Brownie;
H.m.m.m.m......UPS was "top dog" until 1999? And it didn't lose any "top dog" status due to the '97 strike? REALLY! (Grin....I think you know better)
Actually, as I'm sure all too many here are all too aware, after the '97 strike, a significant amount of the CUSTOMER BASE (not just the company mgmt) decided that the Teamster labor force just wasn't cutting it anymore.
As for your claim of....
" We've be doing the job the same every day. "
....again, WHAT ABOUT THE '97 STRIKE? Were Teamsters "doing the job" then? Hell no they weren't! Fact is , THEY WEREN'T DOING THE JOB AT ALL!!!! Furthermore, the public perceived that the Teamsters couldn't be counted on "doing the job"...and made a significant turn toward entities that did NOT employ Teamsters. Or do you think that FedEx Ground took off like a sky-rocket because Teamsters were "doing the same job every day". Sorry if I'm going off like a sky rocket myself, but utter bs statements - read "outright falsehoods" - like "We've being doing the same job every day" will tend to make me act like that. The fact is, the Teamsters WEREN'T "doing the job"; in either "the job" they had at UPS, or "the job" of organizing FedEx...they utterly failed at both. And, in truth, they're STILL failures.
As for "making the company public"...well, that had to do a lot more with individuals such as myself getting tired of our share value being artificially depressed as a way of subsidizing others (particularly Teamsters) with unearned income. And while we took the company "public" in the sense of opening up the market, the actual determining power was kept in our (previous shareholders) hands...to the tune that each of our shares counts for 10 votes compared to one vote for "the public". Result; this company isn't "publicly run" in the sense of being answerable to the equity markets by any stretch of the imagination.

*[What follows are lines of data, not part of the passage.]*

What follows belongs to an exercise in optimizing a design on an open flow for small area, a short achievable clock period and few clock cycles; a production flow would make more cautious choices.
At most, simulation tests tie the RTL to the original design; equivalence was not proved.
Function not checked in runs 1 to 3 and 7: the RTL went through the layout flow alone.
No run shown here takes its clock network from TritonCTS; it comes from the design's own scripts or RTL.
The clock input has no modelled driver; a real chip could not lean on it and would need a root buffer or a full tree.
Power is estimated from default activity; no workload was simulated.

<file path="design.v">
module zre_rot (
    input  wire       clk,
    input  wire       rst,
    input  wire       start,
    input  wire [1:0] mode,
    input  wire [4:0] width,      
    input  wire [4:0] height,     
    input  wire       pix_valid,
    input  wire       pix,
    output reg        out_valid,
    output reg  [7:0] out_byte,
    output reg        out_last
);
    reg [1:0]  cfg_mode;
    reg [3:0]  wm1, hm1;           
    reg        busy;               
    reg        in_act;             
    reg [3:0]  ic;                 
    reg [3:0]  oc;                 
    reg        m0_pend;            
    reg        k;                  
    reg [3:0]  p;                  
    reg        s2;                 
    reg [15:0] col [0:15];
    reg        pv, px;
    reg        fresh;
    always @(posedge clk) begin
        pv    <= pix_valid;
        px    <= pix;
        fresh <= start & ~busy;
    end
    wire m_none = (cfg_mode == 2'd0);
    wire m_cw   = (cfg_mode == 2'd1);
    wire m_180  = (cfg_mode == 2'd3);
    wire transp = cfg_mode[0] ^ cfg_mode[1];
    wire in_done = busy & ~in_act;
    wire [3:0] owm1 = transp ? hm1 : wm1;         
    wire [3:0] ohm1 = transp ? wm1 : hm1;         
    wire [3:0] icz = ic ^ {4{m_180}};
    wire [3:0] ic_step = ic ^ {&icz[2:0], &icz[1:0], icz[0], 1'b1};
    wire [3:0] ocz = oc ^ {4{m_cw}};
    wire [3:0] oc_step = oc ^ {&ocz[2:0], &ocz[1:0], ocz[0], 1'b1};
    wire [3:0] pz = p ^ {4{m_cw}};
    wire [3:0] p_step = p ^ {&pz[2:0], &pz[1:0], pz[0], 1'b1};
    wire [3:0] w_m1 = width[3:0] ^ {~|width[2:0], ~|width[1:0], ~width[0], 1'b1};
    wire [3:0] h_m1 = height[3:0] ^ {~|height[2:0], ~|height[1:0], ~height[0], 1'b1};
    wire we      = pv & in_act;
    wire row_end = m_180 ? (ic == 4'd0) : (ic == wm1);
    wire last_y  = m_cw ? (oc == 4'd0) : (oc == hm1);
    wire [3:0] wc = transp ? oc : ic;
    integer i;
    always @(posedge clk) begin
        for (i = 0; i < 16; i = i + 1)
            if (we && wc == i[3:0])
                col[i] <= {col[i][14:0], px};
    end
    wire ready    = m_none ? m0_pend : in_done;
    wire emit     = busy & ready;
    wire row_last = m_cw ? (p == 4'd0) : (p == ohm1);
    wire k_end    = (k == s2);
    wire last_b   = m_none ? in_done : (k_end & row_last);
    reg [7:0] rd;
    integer b;
    always @(*) begin
        for (b = 0; b < 8; b = b + 1) begin
            rd[7 - b] = k ? col[8 + b][p] : col[b][p];
            if (!((~k & owm1[3]) | (b[2:0] <= owm1[2:0])))
                rd[7 - b] = 1'b0;
        end
    end
    always @(posedge clk) begin
        if (rst) begin
            busy      <= 1'b0;
            in_act    <= 1'b0;
            m0_pend   <= 1'b0;
            out_valid <= 1'b0;
        end else begin
            out_valid <= emit;
            m0_pend   <= we & m_none & ((ic[2:0] == 3'd7) | row_end);
            if (!busy) begin
                busy   <= start;
                in_act <= start;
            end else begin
                if (we && row_end && last_y) in_act <= 1'b0;
                if (emit && last_b) busy <= 1'b0;
            end
        end
    end
    always @(posedge clk) begin
        out_byte <= rd;
        out_last <= last_b;
        if (!busy) begin
            cfg_mode <= mode;
            wm1      <= w_m1;
            hm1      <= h_m1;
            k        <= 1'b0;
        end else if (fresh) begin
            ic       <= m_180 ? wm1 : 4'd0;
            oc       <= m_cw ? hm1 : 4'd0;
            p        <= m_cw ? wm1 : 4'd0;
            s2       <= transp ? hm1[3] : wm1[3];
        end else begin
            if (we) begin
                ic <= row_end ? (m_180 ? wm1 : 4'd0) : ic_step;
                if (row_end)
                    oc <= oc_step;
                if (m_none) k <= ic[3];
            end
            if (emit && !m_none) begin
                k <= ~k & s2;
                if (k_end)
                    p <= p_step;
            end
        end
    end
endmodule
</file>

As for PAS, if you guys had been doing your job AS YOU SAID YOUR WERE, it wouldn't be ANY different than stop-for-stop sequential loading, which has been in place NOT for four or five years, but for THIRTY-FIVE YEARS!! There's a difference, you say? Well, pray tell, just what WAS the difference in terms of the driver, UNLESS he wasn't doing his job to begin with?
As for the door being closed at every stop...well, "yes", if that's what the methods call for, then I WOULD expect the door to be closed at every stop.

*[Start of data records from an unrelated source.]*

This is an optimization exercise on Yosys and OpenROAD, whose aim is small area, not a production implementation. Function was checked by simulation only, so behaviour that the tests miss may differ from the original. No driver is modelled on the clock port, so clocking that relies on it looks cheaper here than on a real chip. Power and IR drop assume default switching activity.

[flow/run.sh]
#!/bin/bash
# synth_recipe.tcl (not shown) runs the flow's synth.tcl, then flattens the netlist and writes it again
# the make line also repeats each setting of config.mk as NAME=value (left out here)
make -C /OpenROAD-flow-scripts/flow DESIGN_CONFIG=/design/flow/config.mk WORK_HOME=/design/flow/orfs CLKGATE_MAP_FILE= SYNTH_SCRIPT=/design/flow/synth_recipe.tcl finish
[flow/config.mk]
export PLATFORM = sky130hd
export DESIGN_NAME = vwradio_cmd
export DESIGN_NICKNAME = vwradio_cmd
export VERILOG_FILES = /design/flow/design.v
export SDC_FILE = /design/flow/constraint.sdc
export NUM_CORES = 4
export LEC_CHECK = 0
export CAP_MARGIN = 20
export CORE_MARGIN = 2
export CORE_UTILIZATION = 40
export PLACE_DENSITY = 0.6
export SLEW_MARGIN = 20
[flow/constraint.sdc]
create_clock -name core_clock -period 10.0 [get_ports {clk}]
set_input_delay 2.0000 -clock core_clock [delete_from_list [all_inputs] [get_ports {clk}]]
set_output_delay 2.0000 -clock core_clock [all_outputs]
set_load 0.01 [all_outputs]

Lastly, you might consider "what changed" is the fact that the company had to subsidize the Teamsters to the tune of SIX BILLION DOLLARS (got that....$6,000,000,00!!!!!) because the Teamsters Fd UP! No other way to put it. Remember the codicil the Teamsters signed regarding full-funding of CSPF as part of the first contract signed this century? And did they ( the Teamsters) adhere to their word in that codicil? (every time I read here about the company supposedly not keeping it's word in minor terms of the contract, I just can't help but think back as to how utterly meaningless the Teamsters "word" was in some that was FAR from minor...both in terms of the company and Teamster MEMBERS) And do you think that the $6 billion (which was just really the tip of the iceberg) cost to UPS due to TEAMSTER dishonesty and incompetence was "working the same every day"? And don't you think that $6 billion might have made a difference in the way management views "the job" that Teamsters do?

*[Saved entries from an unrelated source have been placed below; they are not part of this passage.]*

Context: an optimization exercise on an open-source flow, tuned for small area, a short achievable clock period and few clock cycles. The choices shown serve that exercise and are no tape-out recipe.
Where RTL was checked, it was by simulation tests only, not by an equivalence proof against the original.
For run 1, only the layout was checked, not whether the RTL still works.
Power is estimated from default activity; no workload was simulated.

===== config.mk =====
export PLATFORM = sky130hd
export DESIGN_NAME = pix_decoder
export DESIGN_NICKNAME = pix_decoder
export VERILOG_FILES = /design/flow/design.v
export SDC_FILE = /design/flow/constraint.sdc
export NUM_CORES = 4
export LEC_CHECK = 0
export ABC_CLOCK_PERIOD_IN_PS = 2500
export CAP_MARGIN = 20
export CORE_MARGIN = 2
export CORE_UTILIZATION = 40
export CTS_BUF_LIST = sky130_fd_sc_hd__clkbuf_8
export CTS_CLUSTER_SIZE = 30
export SETUP_SLACK_MARGIN = 5
export SLEW_MARGIN = 20

===== constraint.sdc =====
create_clock -name core_clock -period 10.0 [get_ports {clk}]
set_input_delay 2.0000 -clock core_clock [delete_from_list [all_inputs] [get_ports {clk}]]
set_output_delay 2.0000 -clock core_clock [all_outputs]
set_load 0.01 [all_outputs]

===== design.v =====
module pix_decoder #(
    parameter W = 8,
    parameter H = 8
) (
    input  wire        clk,
    input  wire        rst,
    input  wire        start,
    input  wire [8:0]  plen,
    input  wire [15:0] ilen,
    output reg         busy,
    input  wire        pal_valid,
    input  wire [23:0] pal_data,
    output reg         pal_ready,
    input  wire        in_valid,
    input  wire [7:0]  in_data,
    output reg         in_ready,
    output reg         pix_valid,
    output reg  [23:0] pix_data,
    input  wire        pix_ready,
    output reg         done,
    output wire        err,
    output wire [7:0]  errcode,
    output wire [3:0]  bpp,
    output wire [8:0]  skipcnt,
    output reg  [19:0] trailbits
);
    localparam NMAX = W * H;
    localparam IW   = (NMAX > 1) ? $clog2(NMAX) : 1;    
    localparam CW   = $clog2(NMAX + 1);                   
    function [3:0] bits_per_pixel;
        input [8:0] n;
        integer k;
        begin
            bits_per_pixel = 4'd1;
            for (k = 1; k <= 8; k = k + 1)
                if (n > (1 << (k - 1)))
                    bits_per_pixel = k[3:0];
        end
    endfunction
    reg          err_r;           
    reg          e_empty;         
    reg          e_bad;           
    reg  [2:0]   b;               
    reg  [CW-1:0] skip;
    reg  [CW-1:0] plen_r;
    reg  [CW-1:0] pal_cnt;        
    reg  [IW-1:0] r;              
    reg  [15:0]  bytes_left;      
    reg  [CW-1:0] nissued;        
    assign err       = err_r;
    assign errcode   = {1'b0, e_bad, e_empty, e_empty, 2'b00, err_r, e_empty};
    assign bpp       = {1'b0, b};
    assign skipcnt   = {{(9-CW){1'b0}}, skip};
    reg  [24*NMAX-1:0] ring;
    reg  [7:0]   bb0, bb1, bb2;
    reg  [1:0]   bcnt;
    reg  [2:0]   p;               
    reg          v1;
    reg          blk1;
    reg  [IW-1:0] sel1;           
    reg  [IW-1:0] idx1;           
    wire accept    = start && !busy;
    wire plen_bad  = (plen > NMAX);
    wire plen_zero = (plen == 9'd0);
    wire plen_ok   = !plen_bad && !plen_zero;
    wire take_pal  = pal_valid && pal_ready;
    wire take_byte = in_valid && in_ready;
    wire all_issued = (nissued == NMAX);
    wire stream_end = (bytes_left == 16'd0);
    wire [3:0] pb      = {1'b0, p} + {1'b0, b};
    wire       have_win = (bcnt[1]) || (bcnt == 2'd1 && pb <= 4'd8);
    wire [15:0] w16    = {bb1, bb0} >> p;
    wire [5:0] wmask   = (6'd1 << b) - 6'd1;
    wire [5:0] v       = w16[5:0] & wmask;
    wire       v_in    = ({1'b0, v} < plen_r);
    wire adv1      = !pix_valid || pix_ready;
    wire byp       = !blk1 && ({1'b0, idx1} == pal_cnt) && take_pal;
    wire ready1    = blk1 || ({1'b0, idx1} < pal_cnt) || byp;
    wire load1     = v1 && ready1 && adv1;
    wire slot_free = !v1 || load1;
    wire issue     = busy && !all_issued && slot_free && (have_win || stream_end);
    wire consume   = issue && have_win;
    wire pop       = consume && pb[3];
    wire push      = take_byte && !all_issued;
    wire [1:0] cnt_ap = bcnt - {1'b0, pop};
    reg  [23:0] ring_rd;
    integer k;
    always @(*) begin
        ring_rd = 24'h000000;
        for (k = 0; k < NMAX; k = k + 1)
            ring_rd = ring_rd | (ring[24*k +: 24] & {24{!blk1 && sel1 == k}});
    end
    wire [CW-1:0] pal_cnt_n  = pal_cnt + {{(CW-1){1'b0}}, take_pal};
    wire [15:0]   bytes_n    = bytes_left - {15'd0, take_byte};
    wire [CW-1:0] nissued_n  = nissued + {{(CW-1){1'b0}}, issue};
    wire [1:0]    bcnt_n     = cnt_ap + {1'b0, push};
    wire [IW-1:0] r_n        = r + 1'b1;
    wire pix_fin = all_issued && !v1 && adv1;
    wire pal_fin = (pal_cnt == plen_r) || (take_pal && (pal_cnt + 1'b1 == plen_r));
    wire fin     = busy && pix_fin && pal_fin && (bytes_n == 16'd0);
    always @(posedge clk) begin
        ring <= {ring[24*(NMAX-1)-1:0], take_pal ? pal_data : ring[24*NMAX-1 -: 24]};
    end
    always @(posedge clk) begin
        if (rst) begin
            busy      <= 1'b0;
            done      <= 1'b0;
            pal_ready <= 1'b0;
            in_ready  <= 1'b0;
            v1        <= 1'b0;
            pix_valid <= 1'b0;
        end else if (accept) begin
            done      <= !plen_ok;
            busy      <= plen_ok;
            err_r     <= !plen_ok;
            e_empty   <= plen_zero;
            e_bad     <= plen_bad;
            pal_ready <= plen_ok;
            in_ready  <= plen_ok && (ilen != 16'd0);
            if (plen_ok) begin
                b          <= bits_per_pixel(plen);
                plen_r     <= plen[CW-1:0];
                pal_cnt    <= {CW{1'b0}};
                r          <= {IW{1'b0}};
                bytes_left <= ilen;
                trailbits  <= {ilen, 3'b000};
                skip       <= {CW{1'b0}};
                nissued    <= {CW{1'b0}};
                bcnt       <= 2'd0;
                p          <= 3'd0;
            end
        end else begin
            r       <= r_n;
            pal_cnt <= pal_cnt_n;
            bytes_left <= bytes_n;
            nissued <= nissued_n;
            bcnt    <= bcnt_n;
            if (fin) begin
                busy <= 1'b0;
                done <= 1'b1;
            end
            pal_ready <= busy && !fin && (take_pal ? (pal_cnt + 1'b1 < plen_r)
                                                   : (pal_cnt < plen_r && r_n == pal_cnt[IW-1:0]));
            in_ready  <= busy && !fin && (bytes_n != 16'd0) && (all_issued || issue && nissued_n == NMAX || bcnt_n != 2'd3);
            if (consume) begin
                p         <= pb[2:0];
                trailbits <= trailbits - {17'd0, b};
                if (!v_in)
                    skip <= skip + 1'b1;
            end
            if (push && cnt_ap == 2'd0) bb0 <= in_data;
            else if (pop)               bb0 <= bb1;
            if (push && cnt_ap == 2'd1) bb1 <= in_data;
            else if (pop)               bb1 <= bb2;
            if (push && cnt_ap == 2'd2) bb2 <= in_data;
            if (issue) begin
                v1   <= 1'b1;
                blk1 <= !have_win || !v_in;
                sel1 <= r - v;
                idx1 <= v;
            end else begin
                if (load1) v1 <= 1'b0;
                sel1 <= sel1 + 1'b1;
            end
            if (adv1)
                pix_valid <= load1;
            if (load1)
                pix_data <= byp ? pal_data : ring_rd;
        end
    end
endmodule

===== run.sh =====
#!/bin/bash
# synth_recipe.tcl (not shown) runs the flow's synth.tcl, then flattens the netlist and writes it again
# the make line also repeats each setting of config.mk as NAME=value (left out here)
make -C /OpenROAD-flow-scripts/flow DESIGN_CONFIG=/design/flow/config.mk WORK_HOME=/design/flow/orfs CLKGATE_MAP_FILE= SYNTH_SCRIPT=/design/flow/synth_recipe.tcl finish

==> out/qor.yml, run 1 <==
sta:
  hold_viol: 0
  hold-worst-slack_ps: 298
  fmax_mhz: 212
  setup_viol: 0
  slew_headroom: 0.106
  finalMaxSlewViolations: 0
  setup_tns_ps: 0
  tightestPinTransition_ps: 1340
  rsz0062_at_grt: "false"
  fin_crit_ps: 4720
  finClkSkew_ps: 81.9
  fin_crit_sh: 0.472
worst_hold_path:
  hold_path_end: "ring[1342]$_DFF_P_"
  holdCritStartpoint: "ring[1318]$_DFF_P_"
  min_path_cells: 0
  hold_path_class: "register to register"
pwr:
  pwr-share-comb: 0.022
  power_leakage_nw: 22.7
  power_frac_clock: 0.440
  internal_power_w: 0.00984
  switching_share: 0.231
  total_power_w: 0.0128
  ir_worst_vdd_uv: 152
  power_density_nw_per_um2: 218
  seq_power_share: 0.538
  switching_power_w: 0.00296
final_layout:
  seq_area_sq_um: 35100
  fill_cells: 11000
  area_growth_pct: 17.2
  multi_input_area_sq_um: 14100
  final_util: 0.473
  drive_above_1_share: 0.140
  fin_nets: 4363
global_route:
  grt_pass1_vias: 35700
  grt_overflow: 0
  grt_util_all_layers: 0.283
  grt_pass1_wl_um: 258000
  grt_max_degree: 137
  antenna_found_initial: 11
die:
  start_util: 0.404
  design.core.area_sq_um: 124000
  io_pins: 134
  die_h_um: 358
  rows: 129
  dieArea_sq_um: 128000
  die_w_um: 358
route:
  ant_nets: 0
  vias: 36800
  detail_route.wl_per_cell_um: 30.4
  vias_per_cell: 6.03
  drt_iter0_markers: 5389
  dr.pass1.iters: 8
  routed_wl_um: 186000
  drc_errors: 0
critical_path:
  critical_path_class: "input pin to register"
  crit_chain: "clkdlybuf4s50_1 > nand2_1 > or3_2 > o2111ai_1 > nand2_1 > or3_1 > inv_1 > ha_1 > xor2_1 > nor3b_2 > inv_1 > a21oi_2"
  rr_endpoint: "bb1[3]$_DFFE_PP_"
  reg2reg_slack_ps: 5760
  required_ps: 10550
  crit_path_end_kind: "register"
  worstReg2RegStart: "p[0]$_SDFFCE_PP0P_"
  worstPathArrival_ps: 5270
  ff2ff_path_depth: 13
  startpoint_type: "input pin"
  critPathMaxFanout: 9
  critPathSlowestCell: "nor3b_2"
  critPathMaxStageDelay_ps: 570
clocking:
  max-clock-path-buffers: 3
  cts_tree: "done"
  htree_num_levels: 4
  cts_sinks: 1684
  insertion_delay_ps: 980
  cts_root_buf: "clkbuf_8"
  cts_hold_buf: 0
  cts_resized: 0
  numCtsBuffers: 238
  path_clk_slew_ps: 70
  postCtsSetupRepairBufs: 0
synth:
  synth-seq-cells: 1684
  ys_types: 73
  synth_async_sr_flop_share: 0
  synth_area_sq_um: 50100
  synth.avg_cell_area_sq_um: 12.5
  synth_warnings: 1
  synth_cells: 4015
  synth_edf_count: 142
  synth-main-ff-cell: "dfxtp_1"
  ys_seq_area_frac: 0.701
place:
  place_congestion: 0.881
  dp.final_hpwl_um: 110000
  io_buffers: 127
run:
  cap_violations: 0
outcome:
  outcome: "finished clean"
## Yosys cell counts (30+ instances only)
master	count	area (sq um)
nand3_1	415	2080
or4_1	31	233
nor2_1	137	514
buf_2	83	415
mux2_2	41	462
ha_1	51	638
dfxtp_1	1542	30900
nor4_1	39	244
inv_1	41	154
and3_1	160	1000
a21oi_1	83	415
a22oi_1	459	3450
a2111oi_0	42	368
clkbuf_1	121	454
xnor2_1	34	298
edfxtp_1	142	4260
nand2_1	30	113
nand4_1	197	1230
nor3_1	40	200
## power by group through the flow
stage / Combinational (W) / Sequential, W / Clock, W
2_1_floorplan: 0.000143 / 0.00702 / 0
3_3_place_gp: 0.000272 / 0.00703 / 0
3_5_place_dp: 0.000275 / 0.00703 / 0
4_1_cts: 0.000276 / 0.00689 / 0.00564
5_1_grt: 0.000296 / 0.00689 / 0.00595
6_report: 0.000284 / 0.00689 / 0.00562
## worst max-delay path by stage
stage	startpoint	to	slack [ps]	cells past startpoint
4_1_cts	pal_valid	bb1[3]$_DFFE_PP_	5100	12
2_1_floorplan	pal_valid	bb1[0]$_DFFE_PP_	5130	12
5_1_grt	pal_valid	bb1[3]$_DFFE_PP_	5040	12
3_3_place_gp	pal_valid	bb1[5]$_DFFE_PP_	4230	12
6_report	pal_valid	bb1[3]$_DFFE_PP_	5280	12
3_5_place_dp	pal_valid	bb1[5]$_DFFE_PP_	4120	12
## routing by layer
metal | GRT usage | wire, um | part of all wire
met1 | 0.383 | 74900 | 0.40
met2 | 0.423 | 79600 | 0.43
met3 | 0.0758 | 22800 | 0.12
met4 | 0.130 | 8250 | 0.044
met5 | 0 | 37 | 0.00020
## area by class of cell
cell class	count	share of cell area
timing repair buffer	225	0.0360
inverter	43	0.00275
tap	1637	0.0349
multi-input combinational	2054	0.240
clock buffer	306	0.0718
clock inverter	136	0.0152
sequential	1684	0.599
antenna	14	0.000597
## cells by family (layout without fill, tap and decap cells)
group | Yosys count | in the layout | share of synthesized area
adders and majority gates | 54 | 54 | 0.0139
muxes | 59 | 59 | 0.0148
xor gates and xnor gates | 63 | 63 | 0.0110
DFF | 1684 | 1684 | 0.701
buffers and inverters | 282 | 710 | 0.0257
other | 1 | 20 | 0.0000749
and+or+nand+nor | 1182 | 1182 | 0.132
AOI/OAI and AO/OA | 690 | 690 | 0.101
## worst max-delay path, delay by kind of cell
kind | cells | cell delay [ps]
and+or+nand+nor | 5 | 1770
buffers and inverters | 3 | 670
AOI/OAI and AO/OA | 2 | 550
xor gates and xnor gates | 1 | 120
adders and majority gates | 1 | 150
## placed cells by master (no fill, tap or decap), types with 12 or more instances in the layout
master           Yosys  routed
a2111oi_0           42      42
a21oi_1             83      81
a222oi_1            15      15
a22oi_1            459     459
and2_1              12      12
and3_1             160     156
buf_4               13      90
clkbuf_8             0     306
clkdlybuf4s50_1      0     127
clkinv_2             0      33
dfxtp_1           1542    1542
diode_2              0      14
edfxtp_1           142     142
ha_1                51      51
inv_1               41     117
mux2_2              41      41
nand2_1             30      30
nand3_1            415     415
nand4_1            197     197
nor2_1             137      94
nor2_2              22      24
nor2_4               0      41
nor3_1              40      37
nor4_1              39      39
o21ai_0             19      19
or3_1               15      13
or4_1               31      31
xnor2_1             34      34
xor2_1              29      29
## through the flow
stage | worst slack (ps) | cell area, sq um | std cells
2_1_floorplan | 5130 | 50100 | 4020
3_3_place_gp | 4230 | 53400 | 5637
3_5_place_dp | 4120 | 53500 | 5640
4_1_cts | 5100 | 58600 | 6082
5_1_grt | 5040 | 58700 | 6090
6_report | 5280 | 58700 | 6099
## sequential cells by signal, indices dropped and copies added (netlist names), 2 cells and up
register / flops
trailbits: 20
bcnt: 2
pix_data: 24
bytes_left: 16
r: 6
bb0: 8
plen_r: 7
p: 3
sel1: 6
bb2: 8
skip: 7
idx1: 6
b: 3
nissued: 7
bb1: 8
ring: 1536
pal_cnt: 7
==> run 2, diff against run 1 <==
--- a/design.v
+++ b/design.v
@@ -52,4 +52,6 @@
     assign bpp       = {1'b0, b};
     assign skipcnt   = {{(9-CW){1'b0}}, skip};
+    reg  [23:0]  pal_d_r;
+    reg          take_r;
     reg  [24*NMAX-1:0] ring;
     reg  [7:0]   bb0, bb1, bb2;
@@ -58,6 +60,5 @@
     reg          v1;
     reg          blk1;
-    reg  [IW-1:0] sel1;           
-    reg  [IW-1:0] idx1;           
+    reg  [IW-1:0] sel1;
     wire accept    = start && !busy;
     wire plen_bad  = (plen > NMAX);
@@ -74,10 +75,9 @@
     wire [5:0] v       = w16[5:0] & wmask;
     wire       v_in    = ({1'b0, v} < plen_r);
+    wire       v_have  = ({1'b0, v} < pal_cnt);
     wire adv1      = !pix_valid || pix_ready;
-    wire byp       = !blk1 && ({1'b0, idx1} == pal_cnt) && take_pal;
-    wire ready1    = blk1 || ({1'b0, idx1} < pal_cnt) || byp;
-    wire load1     = v1 && ready1 && adv1;
-    wire slot_free = !v1 || load1;
-    wire issue     = busy && !all_issued && slot_free && (have_win || stream_end);
+    wire slot_free = !v1 || adv1;
+    wire issue     = busy && !all_issued && slot_free &&
+                     (have_win ? (!v_in || v_have) : stream_end);
     wire consume   = issue && have_win;
     wire pop       = consume && pb[3];
@@ -97,8 +97,8 @@
     wire [IW-1:0] r_n        = r + 1'b1;
     wire pix_fin = all_issued && !v1 && adv1;
-    wire pal_fin = (pal_cnt == plen_r) || (take_pal && (pal_cnt + 1'b1 == plen_r));
-    wire fin     = busy && pix_fin && pal_fin && (bytes_n == 16'd0);
+    wire fin     = busy && pix_fin && (pal_cnt_n == plen_r) && (bytes_n == 16'd0);
     always @(posedge clk) begin
-        ring <= {ring[24*(NMAX-1)-1:0], take_pal ? pal_data : ring[24*NMAX-1 -: 24]};
+        pal_d_r <= pal_data;
+        ring    <= {ring[24*(NMAX-1)-1:0], take_r ? pal_d_r : ring[24*NMAX-1 -: 24]};
     end
     always @(posedge clk) begin
@@ -108,4 +108,5 @@
             pal_ready <= 1'b0;
             in_ready  <= 1'b0;
+            take_r    <= 1'b0;
             v1        <= 1'b0;
             pix_valid <= 1'b0;
@@ -118,9 +119,10 @@
             pal_ready <= plen_ok;
             in_ready  <= plen_ok && (ilen != 16'd0);
+            take_r    <= 1'b0;
             if (plen_ok) begin
                 b          <= bits_per_pixel(plen);
                 plen_r     <= plen[CW-1:0];
                 pal_cnt    <= {CW{1'b0}};
-                r          <= {IW{1'b0}};
+                r          <= {IW{1'b1}};
                 bytes_left <= ilen;
                 trailbits  <= {ilen, 3'b000};
@@ -131,4 +133,5 @@
             end
         end else begin
+            take_r  <= take_pal;
             r       <= r_n;
             pal_cnt <= pal_cnt_n;
@@ -140,6 +143,5 @@
                 done <= 1'b1;
             end
-            pal_ready <= busy && !fin && (take_pal ? (pal_cnt + 1'b1 < plen_r)
-                                                   : (pal_cnt < plen_r && r_n == pal_cnt[IW-1:0]));
+            pal_ready <= busy && !fin && (pal_cnt_n < plen_r) && (r_n == pal_cnt_n[IW-1:0] - 1'b1);
             in_ready  <= busy && !fin && (bytes_n != 16'd0) && (all_issued || issue && nissued_n == NMAX || bcnt_n != 2'd3);
             if (consume) begin
@@ -158,13 +160,13 @@
                 blk1 <= !have_win || !v_in;
                 sel1 <= r - v;
-                idx1 <= v;
             end else begin
-                if (load1) v1 <= 1'b0;
+                if (adv1) v1 <= 1'b0;
                 sel1 <= sel1 + 1'b1;
             end
-            if (adv1)
-                pix_valid <= load1;
-            if (load1)
-                pix_data <= byp ? pal_data : ring_rd;
+            if (adv1) begin
+                pix_valid <= v1;
+                if (v1)
+                    pix_data <= ring_rd;
+            end
         end
     end
==> config.mk (replaced) <==
export PLATFORM = sky130hd
export DESIGN_NAME = pix_decoder
export DESIGN_NICKNAME = pix_decoder
export VERILOG_FILES = /design/flow/design.v
export SDC_FILE = /design/flow/constraint.sdc
export NUM_CORES = 4
export LEC_CHECK = 0
export CAP_MARGIN = 20
export CORE_MARGIN = 2
export CORE_UTILIZATION = 40
export SLEW_MARGIN = 20
==> run 2 against run 1 <==
Against the previous run: combinational power shrank 27%; power grew 4.8%; critical endpoint is now bb1[0]$_DFFE_PP_; synthesized cell count down 6.4%; critical path depth rose by 6; flip-flop and latch count grew 19; worst setup slack worse by 1100 ps; core utilization is 0.31 points higher; wire length is 9.0% lower.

Sorry, Brownie, "the fabulous days" weren't an aspect of hiring Teamsters at all, but rather in spite of them being hired. Frankly, I'm amazed at every additional day that the company is able to continue operating and providing what amounts to massive welfare to the union...if only because I know there are hundreds, and perhaps thousands, like me who rue the day that the company settled the '97 strike (even if it was a case of the union "blinking"). We're only all too-to-well aware that if was have been MUCH LESS COSTLY to simply shut-down the company for a period of time - years even - and then starting "fresh". Not only could we have saved 5 of the 6 billion, but we could have had a much more cost-effective workforce and much sweetend future prospects....anything was better than continuing dealing with Teamsters and absorbing the massive liability they represented. $6 BILLION, remember...to say nothing of contributions already pissed-away, and pension funds lost to good UPS employees.
Right now, I'll admit it...I can't get rid of that concept of the $6 BILLION in totally wasted expense the Teamsters cost me and my associates. In light of that, please don't try to break my balls about locking your bulkhead, or whatever. Instead, why don't you figure out a way to pay back the money the Teamsters took from me and my associates.
Truthfully, I'm locked on this topic a bit because the TDU's website currently has a blurb up about the money UPS made, and how it's up over such and such a period. Meanwhile, it compares UPS with FedEx, which it said LOST money. Well, "on paper", FedEx DID lose money for a quarter or two....based on the one-time write-down expense of it copy/retail stores. But did the TDU (and other Teamsters, for that matter) consider that, for a year and more, UPS was on the books for LOSING MONEY AS WELL on the basis of a "one time expense". And, of course, that one-time expense was one Hell of a lot bigger than FedEx's....to the tune of $6 BILLION! Expense cause? 100% Teamster. Who benefited from it? Only those who were too lazy to cut it on their own, or help to preserve the companies they worked for; i.e. - the real "worthies" of our society. Makes a responsible person sick.
Anyway, before you sarcastically talk to me or my partners about what's "brilliant" and such, I suggest you return the BILLIONS of dollars you owe us. Until then, we're not likely to be very receptive to the type of discussion you propose.